Pregnancy Trimester Guide: Week-by-Week Essentials
What to expect, eat, and avoid during each stage, plus the checkups you shouldn't miss.
Pregnancy is divided into three trimesters, each roughly thirteen weeks long. The body changes dramatically across all of them. What you need at week 8 is very different from what you need at week 32, and knowing the broad shape of each stage helps you prepare.
The first trimester runs from week 1 to week 13. Hormone levels surge fast. Many people experience fatigue, nausea, breast tenderness, and emotional swings, often before any visible bump appears. These early symptoms are signs of a healthy hormonal response, not warnings.
Folic acid is non-negotiable in the first trimester, ideally started before conception. It reduces the risk of neural tube defects, which form within the first 28 days of pregnancy, often before someone knows they are pregnant. Aim for 400 to 600 micrograms daily.
Schedule your first antenatal visit between weeks 8 and 12. An early ultrasound confirms dates and detects multiples, and your provider will run baseline blood tests for blood group, anaemia, HIV, hepatitis, and other infections that can affect pregnancy if untreated.
The second trimester spans weeks 14 to 27. Energy often returns, nausea fades for most people, and the pregnancy starts to feel more present. The bump becomes visible. Around weeks 18 to 22, you may begin to feel the baby's first movements, sometimes called quickening.

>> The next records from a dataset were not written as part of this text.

===== src/hdl/wifi_mac_header_parser_unit_macros.svh =====
// ----------------------------------------------------------------------------
// wifi mac header parser unit - assertion macros
// shared concurrent assertion wrappers, clocked on clk_i, held off in reset
// ----------------------------------------------------------------------------
`ifndef WIFI_MAC_HEADER_PARSER_UNIT_MACROS_SVH
`define WIFI_MAC_HEADER_PARSER_UNIT_MACROS_SVH

// property must hold at every clock edge outside reset
`define WMHP_ASSERT(lbl, prop, msg) \
  lbl: assert property (@(posedge clk_i) disable iff (!rst_ni) (prop)) else $error(msg);

// condition must never be seen outside reset
`define WMHP_ASSERT_NEVER(lbl, cond, msg) \
  lbl: assert property (@(posedge clk_i) disable iff (!rst_ni) !(cond)) else $error(msg);

`endif


===== src/hdl/wmhp_pkg.sv =====
// ----------------------------------------------------------------------------
// wmhp_pkg
// types, constants and header length helpers for the 802.11 header parser
// ----------------------------------------------------------------------------
package wmhp_pkg;

  localparam int MAX_FRAME_BYTES = 8191;
  localparam int CNT_W           = $clog2(MAX_FRAME_BYTES + 1);
  localparam int BYTE_W          = 8;
  localparam int ADDR_W          = 48;
  localparam int HDR_LEN_W       = 6;
  localparam int FC_W            = 16;

  // frame byte positions
  localparam int FC_LOW_POS      = 0;
  localparam int FC_HIGH_POS     = 1;
  localparam int ADDR1_POS       = 4;
  localparam int ADDR2_POS       = 10;
  localparam int ADDR3_POS       = 16;
  localparam int ADDR_END_POS    = 22;
  localparam int FIXED_FIELDS_LEN = 12;
  localparam int MIN_FRAME_LEN   = 2;

  // header lengths
  localparam int HDR_LEN_MGMT     = 24;
  localparam int HDR_LEN_DATA3    = 24;
  localparam int HDR_LEN_DATA4    = 30;
  localparam int HDR_LEN_QOS_EXTRA = 2;
  localparam int HDR_LEN_CTRL_ACK = 10;
  localparam int HDR_LEN_CTRL_RTS = 16;
  localparam int HDR_LEN_MIN      = 4;

  // subtypes and tags
  localparam logic [3:0] SUBTYPE_BEACON     = 4'd8;
  localparam logic [3:0] SUBTYPE_PROBE_RESP = 4'd5;
  localparam logic [3:0] SUBTYPE_CTS        = 4'd12;
  localparam logic [3:0] SUBTYPE_ACK        = 4'd13;
  localparam logic [BYTE_W-1:0] TAG_ID_SSID   = 8'd0;
  localparam logic [BYTE_W-1:0] TAG_ID_RSN    = 8'd48;
  localparam logic [BYTE_W-1:0] RSN_BODY_LEN  = 8'd20;
  localparam logic [BYTE_W-1:0] RSN_AKM_INDEX = 8'd17;

  localparam logic [ADDR_W-1:0] ADDR_NONE = {ADDR_W{1'b1}};

  // result packing
  localparam int OUT_FIELDS_W = 3 + HDR_LEN_W + 1 + 3 * ADDR_W + 1 + 1 + BYTE_W;
  localparam int OUT_TDATA_W  = ((OUT_FIELDS_W + 7) / 8) * 8;
  localparam int OUT_TUSER_W  = 2;

  typedef enum logic [2:0] {
    ST_OK        = 3'd0,
    ST_SHORT     = 3'd1,
    ST_CONTROL   = 3'd2,
    ST_FOUR_ADDR = 3'd3,
    ST_RESERVED  = 3'd4
  } status_e;

  typedef enum logic [1:0] {
    KIND_MGMT = 2'd0,
    KIND_CTRL = 2'd1,
    KIND_DATA = 2'd2,
    KIND_RSVD = 2'd3
  } kind_e;

  typedef enum logic [1:0] {
    TAG_ID   = 2'd0,
    TAG_LEN  = 2'd1,
    TAG_BODY = 2'd2
  } tag_phase_e;

  localparam logic [1:0] DS_NONE = 2'b00;
  localparam logic [1:0] DS_FROM = 2'b10;
  localparam logic [1:0] DS_BOTH = 2'b11;

  // everything the result needs once the last byte is in
  typedef struct packed {
    logic [FC_W-1:0]   fc;
    logic              pad;
    logic [CNT_W-1:0]  len;
    logic [ADDR_W-1:0] a1;
    logic [ADDR_W-1:0] a2;
    logic [ADDR_W-1:0] a3;
    logic              ssid;
    logic              rsn;
    logic [BYTE_W-1:0] akm;
  } frame_info_t;

  typedef struct packed {
    status_e              status;
    kind_e                kind;
    logic [HDR_LEN_W-1:0] hdr_len;
    logic                 prot;
    logic [ADDR_W-1:0]    sta;
    logic [ADDR_W-1:0]    ap;
    logic [ADDR_W-1:0]    bss;
    logic                 ssid;
    logic                 rsn;
    logic [BYTE_W-1:0]    akm;
  } result_t;

  function automatic logic [HDR_LEN_W-1:0] header_len(input logic [FC_W-1:0] fc,
                                                      input logic pad);
    logic [3:0]           sub;
    logic [HDR_LEN_W-1:0] len;
    logic [HDR_LEN_W-1:0] rounded;
    sub = fc[7:4];
    unique case (kind_e'(fc[3:2]))
      KIND_MGMT: len = HDR_LEN_W'(HDR_LEN_MGMT);
      KIND_CTRL: begin
        if (sub == SUBTYPE_CTS || sub == SUBTYPE_ACK) begin
          len = HDR_LEN_W'(HDR_LEN_CTRL_ACK);
        end else if (sub[3]) begin
          len = HDR_LEN_W'(HDR_LEN_CTRL_RTS);
        end else begin
          len = HDR_LEN_W'(HDR_LEN_MIN);
        end
      end
      KIND_DATA: begin
        len = (fc[9:8] == DS_BOTH) ? HDR_LEN_W'(HDR_LEN_DATA4) : HDR_LEN_W'(HDR_LEN_DATA3);
        if (sub[3]) begin
          len = len + HDR_LEN_W'(HDR_LEN_QOS_EXTRA);
        end
      end
      default: len = HDR_LEN_W'(HDR_LEN_MIN);
    endcase
    rounded = (len + HDR_LEN_W'(3)) & ~HDR_LEN_W'(3);
    return pad ? rounded : len;
  endfunction

  // beacons and probe responses carry tagged parameters
  function automatic logic tags_active(input logic [FC_W-1:0] fc);
    return (fc[3:2] == KIND_MGMT) &&
           (fc[7:4] == SUBTYPE_BEACON || fc[7:4] == SUBTYPE_PROBE_RESP);
  endfunction

endpackage


===== src/hdl/wmhp_result_calc.sv =====
// ----------------------------------------------------------------------------
// wmhp_result_calc
// builds the frame summary from the captured frame state
// ----------------------------------------------------------------------------
module wmhp_result_calc (
  input  wmhp_pkg::frame_info_t info_i,
  output wmhp_pkg::result_t     res_o
);
  import wmhp_pkg::*;

  logic [HDR_LEN_W-1:0] hl;
  kind_e                kind;
  status_e              status;
  logic [1:0]           ds;

  assign hl   = header_len(info_i.fc, info_i.pad);
  assign kind = kind_e'(info_i.fc[3:2]);
  assign ds   = info_i.fc[9:8];

  // length check comes before the frame type
  always_comb begin
    priority if (info_i.len < CNT_W'(MIN_FRAME_LEN) || info_i.len < CNT_W'(hl)) begin
      status = ST_SHORT;
    end else if (kind == KIND_CTRL) begin
      status = ST_CONTROL;
    end else if (kind == KIND_RSVD) begin
      status = ST_RESERVED;
    end else if (kind == KIND_DATA && ds == DS_BOTH) begin
      status = ST_FOUR_ADDR;
    end else begin
      status = ST_OK;
    end
  end

  always_comb begin
    res_o         = '0;
    res_o.status  = status;
    res_o.kind    = kind;
    res_o.prot    = info_i.fc[14];
    if (status == ST_OK) begin
      res_o.hdr_len = hl;
      if (kind == KIND_MGMT) begin
        res_o.ap = info_i.a3;
        priority if (info_i.a1 != info_i.a3) begin
          res_o.sta = info_i.a1;
        end else if (info_i.a2 != info_i.a3) begin
          res_o.sta = info_i.a2;
        end else begin
          res_o.sta = ADDR_NONE;
        end
        if (tags_active(info_i.fc)) begin
          res_o.ssid = info_i.ssid;
          res_o.rsn  = info_i.rsn;
          res_o.akm  = info_i.akm;
        end
      end else begin
        unique case (ds)
          DS_NONE: begin
            res_o.ap  = info_i.a3;
            res_o.bss = info_i.a3;
            res_o.sta = ADDR_NONE;
          end
          DS_FROM: begin
            res_o.sta = info_i.a1;
            res_o.ap  = info_i.a2;
            res_o.bss = info_i.a2;
          end
          default: begin
            res_o.ap  = info_i.a1;
            res_o.bss = info_i.a1;
            res_o.sta = info_i.a2;
          end
        endcase
      end
    end
  end

endmodule


===== src/hdl/wifi_mac_header_parser_unit.sv =====
// ----------------------------------------------------------------------------
// wifi_mac_header_parser_unit
// 802.11 mac header parser: one frame byte per transaction, one summary per frame
// ----------------------------------------------------------------------------
// Frame bytes stream in on the slave side, starting at the frame control field,
// one byte per transaction; tlast marks the final captured byte and tuser, taken
// with the first byte, asks for the header length to be rounded up to a multiple
// of four. The unit accepts one byte every cycle with no gaps between frames
// unless a last byte is held back by an unread summary. Each byte is first held
// in an input register and in the next cycle updates the frame state (frame
// control, three addresses, byte count, tag walk over beacon and probe response
// bodies); on the last byte the summary is formed from that updated state in the
// same cycle and loaded into the output register, so a summary is offered only
// after its last byte has passed through the input register and the output
// register. The per-frame state is cleared as the last byte leaves the input
// register, so the next frame may follow at once. Bytes beyond the maximum frame
// length are ignored except for tlast. While a summary waits on the master side,
// bytes are still taken until a further last byte reaches the input register.
`include "wifi_mac_header_parser_unit_macros.svh"

module wifi_mac_header_parser_unit (
  input  logic                                 clk_i,
  input  logic                                 rst_ni,
  // slave side: frame bytes
  input  logic                                 s_axis_tvalid_i,
  output logic                                 s_axis_tready_o,
  input  logic [wmhp_pkg::BYTE_W-1:0]          s_axis_tdata_i,   // data_byte
  input  logic                                 s_axis_tlast_i,   // last_byte
  input  logic                                 s_axis_tuser_i,   // pad_to_four
  // master side: frame summary
  output logic                                 m_axis_tvalid_o,
  input  logic                                 m_axis_tready_i,
  // status[2:0], header_length[8:3], protected_flag[9], station_address[57:10],
  // ap_address[105:58], bssid_address[153:106], ssid_present[154],
  // rsn_found[155], rsn_akm[163:156], zero fill above
  output logic [wmhp_pkg::OUT_TDATA_W-1:0]     m_axis_tdata_o,
  output logic [wmhp_pkg::OUT_TUSER_W-1:0]     m_axis_tuser_o    // frame_kind
);
  import wmhp_pkg::*;

  // input register
  logic              in_valid_q, in_valid_d;
  logic [BYTE_W-1:0] in_byte_q;
  logic              in_last_q;
  logic              in_pad_q;

  logic s_acc;
  logic advance;   // input register content is consumed this cycle

  // frame state
  logic [CNT_W-1:0]  cnt_q, cnt_d, cnt_upd;
  logic [FC_W-1:0]   fc_q, fc_d, fc_upd;
  logic              pad_q, pad_d, pad_upd;
  logic [ADDR_W-1:0] a1_q, a1_d, a1_upd;
  logic [ADDR_W-1:0] a2_q, a2_d, a2_upd;
  logic [ADDR_W-1:0] a3_q, a3_d, a3_upd;

  // tag walk state
  tag_phase_e        phase_q, phase_d, phase_upd;
  logic [BYTE_W-1:0] tag_id_q, tag_id_d, tag_id_upd;
  logic [BYTE_W-1:0] rem_q, rem_d, rem_upd;
  logic [BYTE_W-1:0] bidx_q, bidx_d, bidx_upd;
  logic              pssid_q, pssid_d, pssid_upd;   // first name byte nonzero
  logic [BYTE_W-1:0] pakm_q, pakm_d, pakm_upd;      // candidate akm byte
  logic              ssid_q, ssid_d, ssid_upd;
  logic              rsn_q, rsn_d, rsn_upd;
  logic [BYTE_W-1:0] akm_q, akm_d, akm_upd;

  logic [CNT_W-1:0]  tag_start;
  frame_info_t       info;
  result_t           res;

  // output register
  logic    out_valid_q, out_valid_d;
  result_t out_q;

  // ---------------------------------------------------------------- handshake
  // a held last byte waits only while a previous summary is still unread
  assign advance         = in_valid_q && (!in_last_q || !out_valid_q || m_axis_tready_i);
  assign s_axis_tready_o = !in_valid_q || advance;
  assign s_acc           = s_axis_tvalid_i && s_axis_tready_o;

  always_comb begin
    in_valid_d = in_valid_q;
    if (s_acc) begin
      in_valid_d = 1'b1;
    end else if (advance) begin
      in_valid_d = 1'b0;
    end
  end

  always_ff @(posedge clk_i or negedge rst_ni) begin
    if (!rst_ni) begin
      in_valid_q <= 1'b0;
    end else begin
      in_valid_q <= in_valid_d;
    end
  end

  always_ff @(posedge clk_i) begin
    if (s_acc) begin
      in_byte_q <= s_axis_tdata_i;
      in_last_q <= s_axis_tlast_i;
      in_pad_q  <= s_axis_tuser_i;
    end
  end

  // ---------------------------------------------------------------- byte update
  // tagged parameters start after the header and the fixed management fields
  assign tag_start = CNT_W'(header_len(fc_q, pad_q)) + CNT_W'(FIXED_FIELDS_LEN);

  always_comb begin
    cnt_upd    = cnt_q;
    fc_upd     = fc_q;
    pad_upd    = pad_q;
    a1_upd     = a1_q;
    a2_upd     = a2_q;
    a3_upd     = a3_q;
    phase_upd  = phase_q;
    tag_id_upd = tag_id_q;
    rem_upd    = rem_q;
    bidx_upd   = bidx_q;
    pssid_upd  = pssid_q;
    pakm_upd   = pakm_q;
    ssid_upd   = ssid_q;
    rsn_upd    = rsn_q;
    akm_upd    = akm_q;

    if (cnt_q < CNT_W'(MAX_FRAME_BYTES)) begin
      cnt_upd = cnt_q + CNT_W'(1);
      if (cnt_q == CNT_W'(FC_LOW_POS)) begin
        pad_upd = in_pad_q;
        fc_upd  = {{(FC_W-BYTE_W){1'b0}}, in_byte_q};
      end else if (cnt_q == CNT_W'(FC_HIGH_POS)) begin
        fc_upd = {in_byte_q, fc_q[BYTE_W-1:0]};
      end else if (cnt_q >= CNT_W'(ADDR1_POS) && cnt_q < CNT_W'(ADDR2_POS)) begin
        a1_upd = {a1_q[ADDR_W-BYTE_W-1:0], in_byte_q};
      end else if (cnt_q >= CNT_W'(ADDR2_POS) && cnt_q < CNT_W'(ADDR3_POS)) begin
        a2_upd = {a2_q[ADDR_W-BYTE_W-1:0], in_byte_q};
      end else if (cnt_q >= CNT_W'(ADDR3_POS) && cnt_q < CNT_W'(ADDR_END_POS)) begin
        a3_upd = {a3_q[ADDR_W-BYTE_W-1:0], in_byte_q};
      end else if (tags_active(fc_q) && cnt_q >= tag_start) begin
        // walk: tag id, length, then body bytes
        unique case (phase_q)
          TAG_ID: begin
            tag_id_upd = in_byte_q;
            phase_upd  = TAG_LEN;
          end
          TAG_LEN: begin
            rem_upd   = in_byte_q;
            bidx_upd  = '0;
            pssid_upd = 1'b0;
            pakm_upd  = '0;
            phase_upd = (in_byte_q == '0) ? TAG_ID : TAG_BODY;
          end
          default: begin
            if (bidx_q == '0 && in_byte_q != '0) begin
              pssid_upd = 1'b1;
            end
            if (bidx_q == RSN_AKM_INDEX) begin
              pakm_upd = in_byte_q;
            end
            bidx_upd = bidx_q + BYTE_W'(1);
            rem_upd  = rem_q - BYTE_W'(1);
            if (rem_q == BYTE_W'(1)) begin
              if (tag_id_q == TAG_ID_SSID && pssid_upd) begin
                ssid_upd = 1'b1;
              end
              if (tag_id_q == TAG_ID_RSN && bidx_upd == RSN_BODY_LEN) begin
                rsn_upd = 1'b1;
                akm_upd = pakm_upd;
              end
              phase_upd = TAG_ID;
            end
          end
        endcase
      end
    end
  end

  // state after this byte; cleared once the frame's last byte is consumed
  always_comb begin
    cnt_d    = cnt_q;
    fc_d     = fc_q;
    pad_d    = pad_q;
    a1_d     = a1_q;
    a2_d     = a2_q;
    a3_d     = a3_q;
    phase_d  = phase_q;
    tag_id_d = tag_id_q;
    rem_d    = rem_q;
    bidx_d   = bidx_q;
    pssid_d  = pssid_q;
    pakm_d   = pakm_q;
    ssid_d   = ssid_q;
    rsn_d    = rsn_q;
    akm_d    = akm_q;
    if (advance) begin
      if (in_last_q) begin
        cnt_d    = '0;
        fc_d     = '0;
        pad_d    = 1'b0;
        a1_d     = '0;
        a2_d     = '0;
        a3_d     = '0;
        phase_d  = TAG_ID;
        tag_id_d = '0;
        rem_d    = '0;
        bidx_d   = '0;
        pssid_d  = 1'b0;
        pakm_d   = '0;
        ssid_d   = 1'b0;
        rsn_d    = 1'b0;
        akm_d    = '0;
      end else begin
        cnt_d    = cnt_upd;
        fc_d     = fc_upd;
        pad_d    = pad_upd;
        a1_d     = a1_upd;
        a2_d     = a2_upd;
        a3_d     = a3_upd;
        phase_d  = phase_upd;
        tag_id_d = tag_id_upd;
        rem_d    = rem_upd;
        bidx_d   = bidx_upd;
        pssid_d  = pssid_upd;
        pakm_d   = pakm_upd;
        ssid_d   = ssid_upd;
        rsn_d    = rsn_upd;
        akm_d    = akm_upd;
      end
    end
  end

  always_ff @(posedge clk_i or negedge rst_ni) begin
    if (!rst_ni) begin
      cnt_q    <= '0;
      fc_q     <= '0;
      pad_q    <= 1'b0;
      a1_q     <= '0;
      a2_q     <= '0;
      a3_q     <= '0;
      phase_q  <= TAG_ID;
      tag_id_q <= '0;
      rem_q    <= '0;
      bidx_q   <= '0;
      pssid_q  <= 1'b0;
      pakm_q   <= '0;
      ssid_q   <= 1'b0;
      rsn_q    <= 1'b0;
      akm_q    <= '0;
    end else begin
      cnt_q    <= cnt_d;
      fc_q     <= fc_d;
      pad_q    <= pad_d;
      a1_q     <= a1_d;
      a2_q     <= a2_d;
      a3_q     <= a3_d;
      phase_q  <= phase_d;
      tag_id_q <= tag_id_d;
      rem_q    <= rem_d;
      bidx_q   <= bidx_d;
      pssid_q  <= pssid_d;
      pakm_q   <= pakm_d;
      ssid_q   <= ssid_d;
      rsn_q    <= rsn_d;
      akm_q    <= akm_d;
    end
  end

  // ---------------------------------------------------------------- summary
  // built from the state including the last byte itself
  always_comb begin
    info.fc   = fc_upd;
    info.pad  = pad_upd;
    info.len  = cnt_upd;
    info.a1   = a1_upd;
    info.a2   = a2_upd;
    info.a3   = a3_upd;
    info.ssid = ssid_upd;
    info.rsn  = rsn_upd;
    info.akm  = akm_upd;
  end

  wmhp_result_calc u_result_calc (
    .info_i (info),
    .res_o  (res)
  );

  always_comb begin
    out_valid_d = out_valid_q;
    if (advance && in_last_q) begin
      out_valid_d = 1'b1;
    end else if (m_axis_tready_i) begin
      out_valid_d = 1'b0;
    end
  end

  always_ff @(posedge clk_i or negedge rst_ni) begin
    if (!rst_ni) begin
      out_valid_q <= 1'b0;
    end else begin
      out_valid_q <= out_valid_d;
    end
  end

  always_ff @(posedge clk_i) begin
    if (advance && in_last_q) begin
      out_q <= res;
    end
  end

  assign m_axis_tvalid_o = out_valid_q;
  assign m_axis_tdata_o  = {{(OUT_TDATA_W-OUT_FIELDS_W){1'b0}},
                            out_q.akm, out_q.rsn, out_q.ssid,
                            out_q.bss, out_q.ap, out_q.sta,
                            out_q.prot, out_q.hdr_len, out_q.status};
  assign m_axis_tuser_o  = out_q.kind;

  // ---------------------------------------------------------------- checks
  // a body phase always has bytes still to come
  `WMHP_ASSERT_NEVER(a_body_rem_nonzero, phase_q == TAG_BODY && rem_q == '0, "tag body with no bytes left")
  // byte count saturates at the frame limit
  `WMHP_ASSERT(a_cnt_bounded, cnt_q <= CNT_W'(MAX_FRAME_BYTES), "byte count beyond frame limit")
  // the frame state is cleared after a last byte
  `WMHP_ASSERT(a_clear_after_last, advance && in_last_q |=> cnt_q == '0 && phase_q == TAG_ID, "frame state not cleared")
  // a new summary is only loaded from a last byte
  `WMHP_ASSERT(a_summary_from_last, $rose(out_valid_q) |-> $past(in_valid_q && in_last_q), "summary without last byte")
  // header length is reported for good frames only
  `WMHP_ASSERT(a_len_only_ok, !out_valid_q || out_q.hdr_len == '0 || out_q.status == ST_OK, "header length on bad frame")

endmodule


===== config.mk =====
export PLATFORM = sky130hd
export DESIGN_NAME = wifi_mac_header_parser_unit
export DESIGN_NICKNAME = d
export VERILOG_FILES = /design/src/hdl/wmhp_pkg.sv /design/src/hdl/wmhp_result_calc.sv /design/src/hdl/wifi_mac_header_parser_unit.sv
export VERILOG_INCLUDE_DIRS = /design/src /design/src/hdl
export SDC_FILE = /design/constraint.sdc
export NUM_CORES = 1
export LEC_CHECK = 0
export ABC_AREA = 1
export BUFFER_PORTS_ARGS = -buffer_cell sky130_fd_sc_hd__clkbuf_2
export CAP_MARGIN = 20
export CORE_ASPECT_RATIO = 1.25
export CORE_UTILIZATION = 61
export DETAILED_ROUTE_END_ITERATION = 12
export GPL_ROUTABILITY_DRIVEN = 0
export PLACE_DENSITY = 0.81
export SLEW_MARGIN = 20
export SYNTH_ARGS = -nofsm -noshare
export SYNTH_HDL_FRONTEND = slang
export SYNTH_HIERARCHICAL = 1
export SYNTH_SLANG_ARGS = --single-unit

===== constraint.sdc =====
create_clock -name clk_i -period 5.5 [get_ports clk_i]
set_clock_uncertainty 0.1 [all_clocks]
set_input_delay 0.825 -clock clk_i [delete_from_list [all_inputs] [get_ports clk_i]]
set_output_delay 0.825 -clock clk_i [all_outputs]
set_load 0.005 [all_outputs]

The anomaly scan happens around week 20. It is the most detailed ultrasound of the pregnancy, used to check organ development, placental position, and fluid levels. It is also when many parents choose to learn the sex of the baby, though the scan itself is medical, not ceremonial.
Nutrient needs climb in the second trimester. Iron, calcium, and protein become especially important. Iron deficiency anaemia is common in pregnancy and worsens fatigue, breathlessness, and risk during delivery. Greens, beans, fish, eggs, and prescribed iron supplements all help.
The third trimester runs from week 28 to delivery, usually around week 40. Antenatal visits become more frequent. Blood pressure is checked closely because pre-eclampsia, a serious complication, often appears in this phase. Weight, fetal heart rate, and growth are tracked at every visit.
Watch for warning signs in the third trimester. Severe headaches, blurred vision, sudden swelling in the face or hands, upper-right belly pain, or noticeably reduced fetal movement all warrant a same-day call to your provider. These can be signs of pre-eclampsia or fetal distress, both of which are time-sensitive.
Throughout pregnancy, certain foods and substances are best avoided. Raw or undercooked meat and eggs carry infection risks. Unpasteurized dairy and high-mercury fish (sharks, swordfish, large tuna) are not safe. Alcohol is always off the table. Caffeine is fine in moderate amounts, generally under 200 milligrams a day.
Stay active where possible. Walking, swimming, prenatal yoga, and gentle strength work all support easier pregnancies and recoveries. Strenuous new sports or contact sports are not the time to start. If you exercised regularly before pregnancy, most providers support continuing at modified intensity.
Sleep gets harder, especially in the third trimester. Sleep on your side rather than your back from the second trimester onward. A pillow between the knees and another supporting the bump helps. Heartburn and frequent bathroom trips are normal but disruptive, and small changes (smaller meals, raised pillows, less liquid before bed) reduce them.
Mental health matters. Antenatal depression and anxiety affect a meaningful minority of pregnancies and often go unmentioned. If you find yourself unable to enjoy things you usually love, sleeping poorly for reasons unrelated to pregnancy, or thinking dark thoughts, tell your provider. Treatment is safe and effective.
Every pregnancy is different. The milestones above are guides, not rules. Some pregnancies sail through, others have bumpy stretches, and most fall somewhere in between. Trust your body, attend your visits, and ask every question you have. Nothing is too small.